### Description of the task:
Below are the records. Retype exactly the lines between the lines holding "fell by 2.3%" and "at 8 (unchanged)", inclusive.

----------

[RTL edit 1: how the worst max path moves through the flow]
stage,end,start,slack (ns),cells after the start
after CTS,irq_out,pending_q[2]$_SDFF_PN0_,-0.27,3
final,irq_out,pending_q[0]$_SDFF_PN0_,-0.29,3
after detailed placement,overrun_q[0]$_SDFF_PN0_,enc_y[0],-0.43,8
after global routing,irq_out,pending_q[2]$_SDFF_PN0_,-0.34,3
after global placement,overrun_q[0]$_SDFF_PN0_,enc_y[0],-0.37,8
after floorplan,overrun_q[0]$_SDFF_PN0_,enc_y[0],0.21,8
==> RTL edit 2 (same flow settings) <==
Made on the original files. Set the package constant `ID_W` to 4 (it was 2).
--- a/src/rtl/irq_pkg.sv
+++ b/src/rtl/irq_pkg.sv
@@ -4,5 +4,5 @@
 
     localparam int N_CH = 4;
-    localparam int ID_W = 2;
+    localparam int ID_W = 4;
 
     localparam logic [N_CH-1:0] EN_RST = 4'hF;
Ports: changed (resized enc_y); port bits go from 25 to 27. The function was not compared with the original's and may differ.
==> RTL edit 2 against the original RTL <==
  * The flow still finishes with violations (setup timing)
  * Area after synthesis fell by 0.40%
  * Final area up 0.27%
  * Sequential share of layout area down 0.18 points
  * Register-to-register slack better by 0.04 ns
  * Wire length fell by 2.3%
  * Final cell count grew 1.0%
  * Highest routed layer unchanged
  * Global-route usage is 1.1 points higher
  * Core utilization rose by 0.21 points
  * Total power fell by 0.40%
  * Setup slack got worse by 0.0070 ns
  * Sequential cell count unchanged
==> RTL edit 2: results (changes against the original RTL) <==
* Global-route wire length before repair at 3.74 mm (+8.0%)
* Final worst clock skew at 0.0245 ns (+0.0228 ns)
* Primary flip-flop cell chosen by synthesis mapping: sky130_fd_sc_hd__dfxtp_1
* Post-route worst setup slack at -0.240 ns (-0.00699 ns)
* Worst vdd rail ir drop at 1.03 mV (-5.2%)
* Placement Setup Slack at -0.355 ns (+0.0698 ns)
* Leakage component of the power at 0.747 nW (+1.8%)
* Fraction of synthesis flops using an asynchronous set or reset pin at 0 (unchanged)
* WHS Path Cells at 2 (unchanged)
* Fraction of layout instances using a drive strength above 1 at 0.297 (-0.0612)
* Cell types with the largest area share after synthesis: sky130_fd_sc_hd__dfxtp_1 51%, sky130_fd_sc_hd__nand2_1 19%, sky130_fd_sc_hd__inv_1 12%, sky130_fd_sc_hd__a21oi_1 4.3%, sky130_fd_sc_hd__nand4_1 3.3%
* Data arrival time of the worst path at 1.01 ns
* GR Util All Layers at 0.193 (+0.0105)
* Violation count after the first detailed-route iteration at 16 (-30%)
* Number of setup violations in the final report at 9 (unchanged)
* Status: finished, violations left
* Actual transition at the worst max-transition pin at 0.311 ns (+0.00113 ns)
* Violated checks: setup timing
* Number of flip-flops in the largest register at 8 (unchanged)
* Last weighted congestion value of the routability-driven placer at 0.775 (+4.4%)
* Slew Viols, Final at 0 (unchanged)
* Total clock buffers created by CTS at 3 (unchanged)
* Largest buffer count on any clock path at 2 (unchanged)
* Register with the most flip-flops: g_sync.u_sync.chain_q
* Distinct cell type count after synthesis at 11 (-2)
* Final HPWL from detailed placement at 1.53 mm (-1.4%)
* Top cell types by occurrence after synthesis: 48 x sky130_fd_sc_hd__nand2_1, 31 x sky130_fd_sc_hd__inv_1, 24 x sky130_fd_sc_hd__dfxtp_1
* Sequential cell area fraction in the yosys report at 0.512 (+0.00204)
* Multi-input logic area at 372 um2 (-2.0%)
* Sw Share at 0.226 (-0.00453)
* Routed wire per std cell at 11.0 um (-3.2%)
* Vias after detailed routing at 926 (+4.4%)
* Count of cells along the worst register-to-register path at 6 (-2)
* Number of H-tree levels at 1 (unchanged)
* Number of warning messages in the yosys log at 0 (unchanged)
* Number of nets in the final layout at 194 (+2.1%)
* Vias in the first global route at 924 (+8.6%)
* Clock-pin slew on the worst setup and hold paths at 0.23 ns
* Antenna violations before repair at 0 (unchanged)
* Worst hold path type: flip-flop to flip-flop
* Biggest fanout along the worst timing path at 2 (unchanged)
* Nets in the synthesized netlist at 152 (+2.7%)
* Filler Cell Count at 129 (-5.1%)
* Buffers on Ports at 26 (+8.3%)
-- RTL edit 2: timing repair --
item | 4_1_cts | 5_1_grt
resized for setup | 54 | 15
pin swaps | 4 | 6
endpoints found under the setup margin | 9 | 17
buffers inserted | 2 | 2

----------

### Exercise answer:
  * Wire length fell by 2.3%
  * Final cell count grew 1.0%
  * Highest routed layer unchanged
  * Global-route usage is 1.1 points higher
  * Core utilization rose by 0.21 points
  * Total power fell by 0.40%
  * Setup slack got worse by 0.0070 ns
  * Sequential cell count unchanged
==> RTL edit 2: results (changes against the original RTL) <==
* Global-route wire length before repair at 3.74 mm (+8.0%)
* Final worst clock skew at 0.0245 ns (+0.0228 ns)
* Primary flip-flop cell chosen by synthesis mapping: sky130_fd_sc_hd__dfxtp_1
* Post-route worst setup slack at -0.240 ns (-0.00699 ns)
* Worst vdd rail ir drop at 1.03 mV (-5.2%)
* Placement Setup Slack at -0.355 ns (+0.0698 ns)
* Leakage component of the power at 0.747 nW (+1.8%)
* Fraction of synthesis flops using an asynchronous set or reset pin at 0 (unchanged)
* WHS Path Cells at 2 (unchanged)
* Fraction of layout instances using a drive strength above 1 at 0.297 (-0.0612)
* Cell types with the largest area share after synthesis: sky130_fd_sc_hd__dfxtp_1 51%, sky130_fd_sc_hd__nand2_1 19%, sky130_fd_sc_hd__inv_1 12%, sky130_fd_sc_hd__a21oi_1 4.3%, sky130_fd_sc_hd__nand4_1 3.3%
* Data arrival time of the worst path at 1.01 ns
* GR Util All Layers at 0.193 (+0.0105)
* Violation count after the first detailed-route iteration at 16 (-30%)
* Number of setup violations in the final report at 9 (unchanged)
* Status: finished, violations left
* Actual transition at the worst max-transition pin at 0.311 ns (+0.00113 ns)
* Violated checks: setup timing
* Number of flip-flops in the largest register at 8 (unchanged)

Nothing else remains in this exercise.